C'était la première fois que Phoenix me tripotait, je mentirais si je prétendais que ça ne m'a pas plu, au contraire, c'était agréable, même très agréable. Au fond, une bouche reste une bouche, une main reste une main, et mon pote en a de sacrément adroites.

Pour ce qui est de ma sexualité... Suis-je un hétéro curieux ? Un bi ? Ou un gay qui s'ignore ? Je n'en ai aucune idée et je n'ai pas envie de me prendre la tête avec ça maintenant. Chaque chose en son temps.

Ce matin, c'est la tête dans le brouillard que je sillonne les rues d'une ville voisine afin de rapporter des décorations d'Halloween à mes parents. Je me suis engagé auprès de ma mère à décorer la maison avec elle cette année, et je tiens toujours mes promesses. Le trente et un octobre est dans un peu plus de deux semaines, alors mieux vaut m'y prendre avant que les magasins se retrouvent dévalisés par une horde de familles hystériques.

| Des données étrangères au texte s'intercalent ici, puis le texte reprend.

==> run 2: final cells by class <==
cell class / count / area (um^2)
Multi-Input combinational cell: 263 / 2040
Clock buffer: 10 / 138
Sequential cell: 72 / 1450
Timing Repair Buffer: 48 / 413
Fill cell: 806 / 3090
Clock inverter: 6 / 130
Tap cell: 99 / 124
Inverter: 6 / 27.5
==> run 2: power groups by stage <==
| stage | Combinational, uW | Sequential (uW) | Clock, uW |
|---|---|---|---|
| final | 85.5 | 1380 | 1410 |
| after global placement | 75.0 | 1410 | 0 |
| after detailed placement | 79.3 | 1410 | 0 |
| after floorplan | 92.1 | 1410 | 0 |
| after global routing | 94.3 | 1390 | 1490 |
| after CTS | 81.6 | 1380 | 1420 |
$ cat src/rtl/kws_eval_sequencer.sv
// kws_eval_sequencer: runs every stored sample through the classifier and scores predictions against a label ROM
module kws_eval_sequencer #(
   parameter int NUM_SAMPLES = 10,
   parameter int IDX_W = 4,
   parameter int CLASS_W = 4,
   parameter logic [NUM_SAMPLES*CLASS_W-1:0] EXPECTED_LABELS = 40'h2844585284,
   parameter int TIMEOUT_CYCLES = 100000,
   parameter int GAP_CYCLES = 2
) (
   input  logic                   clk,
   input  logic                   rst_n,
   input  logic                   run,
   output logic                   nn_start,
   output logic [IDX_W-1:0]       nn_sample_index,
   input  logic [CLASS_W-1:0]     nn_predicted_class,
   input  logic                   nn_valid,
   output logic                   busy,
   output logic                   done,
   output logic                   timeout_err,
   output logic [4:0]             pass_count,
   output logic [NUM_SAMPLES-1:0] mismatch_mask,
   output logic [CLASS_W-1:0]     last_class
);
   localparam int CNT_W = TIMEOUT_CYCLES > 2 ? $clog2(TIMEOUT_CYCLES) : 1;
   typedef enum logic [2:0] {IDLE, START, WAIT_VALID, WAIT_LOW, GAP, DONE} state_t;
   state_t state;
   logic [CNT_W-1:0] cnt;
   logic [CLASS_W-1:0] exp_label;
   logic hit, last_sample;
   assign exp_label = CLASS_W'(EXPECTED_LABELS >> (32'(nn_sample_index) * CLASS_W));
   assign hit = nn_predicted_class == exp_label;
   assign last_sample = nn_sample_index == IDX_W'(NUM_SAMPLES - 1);
   // campaign sequencer; the shared counter times WAIT_VALID and then the inter-sample gap
   always_ff @(posedge clk or negedge rst_n) begin
      if (!rst_n) begin
         state <= IDLE;
         cnt <= '0;
         nn_start <= 1'b0;
         nn_sample_index <= '0;
         busy <= 1'b0;
         done <= 1'b0;
         timeout_err <= 1'b0;
         pass_count <= '0;
         mismatch_mask <= '0;
         last_class <= '0;
      end else begin
         nn_start <= 1'b0;
         case (state)
            IDLE, DONE: if (run && !nn_valid) begin
               state <= START;
               nn_start <= 1'b1;
               busy <= 1'b1;
               done <= 1'b0;
               timeout_err <= 1'b0;
               pass_count <= '0;
               mismatch_mask <= '0;
               nn_sample_index <= '0;
            end
            START: begin
               cnt <= '0;
               state <= WAIT_VALID;
            end
            WAIT_VALID: if (nn_valid) begin
               last_class <= nn_predicted_class;
               if (hit) pass_count <= pass_count + 5'd1;
               else mismatch_mask[nn_sample_index] <= 1'b1;
               state <= WAIT_LOW;
            end else if (cnt == CNT_W'(TIMEOUT_CYCLES - 1)) begin
               timeout_err <= 1'b1;
               done <= 1'b1;
               busy <= 1'b0;
               state <= DONE;
            end else cnt <= (&cnt) ? cnt : cnt + 1'b1;
            WAIT_LOW: if (!nn_valid) begin
               cnt <= '0;
               state <= GAP;
            end
            GAP: if (cnt == CNT_W'(GAP_CYCLES - 1)) begin
               if (last_sample) begin
                  done <= 1'b1;
                  busy <= 1'b0;
                  state <= DONE;
               end else begin
                  nn_sample_index <= nn_sample_index + 1'b1;
                  nn_start <= 1'b1;
                  state <= START;
               end
            end else cnt <= cnt + 1'b1;
            default: state <= IDLE;
         endcase
      end
   end
endmodule
**config.mk**
```make
export PLATFORM = sky130hd
export DESIGN_NAME = price_char_encoder
export DESIGN_NICKNAME = d
export VERILOG_FILES = /design/src/rtl/price_text_pkg.sv /design/src/rtl/bcd_add3_stage.sv /design/src/rtl/price_char_encoder.sv
export SDC_FILE = /design/constraint.sdc
export NUM_CORES = 1
export LEC_CHECK = 0
export BUFFER_PORTS_ARGS = -buffer_cell sky130_fd_sc_hd__clkbuf_2
export CORE_AREA = 2 2 119 86
export DETAILED_ROUTE_END_ITERATION = 6
export DIE_AREA = 0 0 121 88
export HOLD_SLACK_MARGIN = 0.06
export MAX_ROUTING_LAYER = met4
export PLACE_DENSITY = 0.6
export REMOVE_ABC_BUFFERS = 1
export SLEW_MARGIN = 20
export SYNTH_ARGS = -nofsm -noshare
export SYNTH_HDL_FRONTEND = slang
export SYNTH_HIERARCHICAL = 1
export SYNTH_SLANG_ARGS = --single-unit
```
**constraint.sdc**
```tcl
create_clock -name CLK -period 5.65 [get_ports CLK]
set_clock_uncertainty 0.05 [all_clocks]
set_input_delay 0 -clock CLK [delete_from_list [all_inputs] [get_ports CLK]]
set_output_delay 0 -clock CLK [all_outputs]
set_load 0.01 [all_outputs]
```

Dans le Vermont, Halloween est quasiment un évènement national. J'ai toujours adoré cette fête américaine par excellence, que ce soit à mes cinq, dix, quinze ou vingt ans, je ne manquais jamais une occasion de décorer la maison et le jardin de mes parents. Ma mère me suivait dans mon délire morbide, tandis que mon père s'employait à restreindre le nombre de citrouilles, toiles d'araignées artificielles et fantômes en plastique suspendus dans toutes les pièces. Je me suis longtemps demandé ce qui le poussait à détester Halloween, avant de comprendre que ce n'était pas ce jour en lui-même qu'il redoutait, mais le lendemain. Nous ne sommes pas croyants, mais la Toussaint a une résonnance particulière pour chaque personne ayant perdu un proche. Pour mon père, il lui rappelle la mort de ses meilleurs amis, les parents de Phoenix.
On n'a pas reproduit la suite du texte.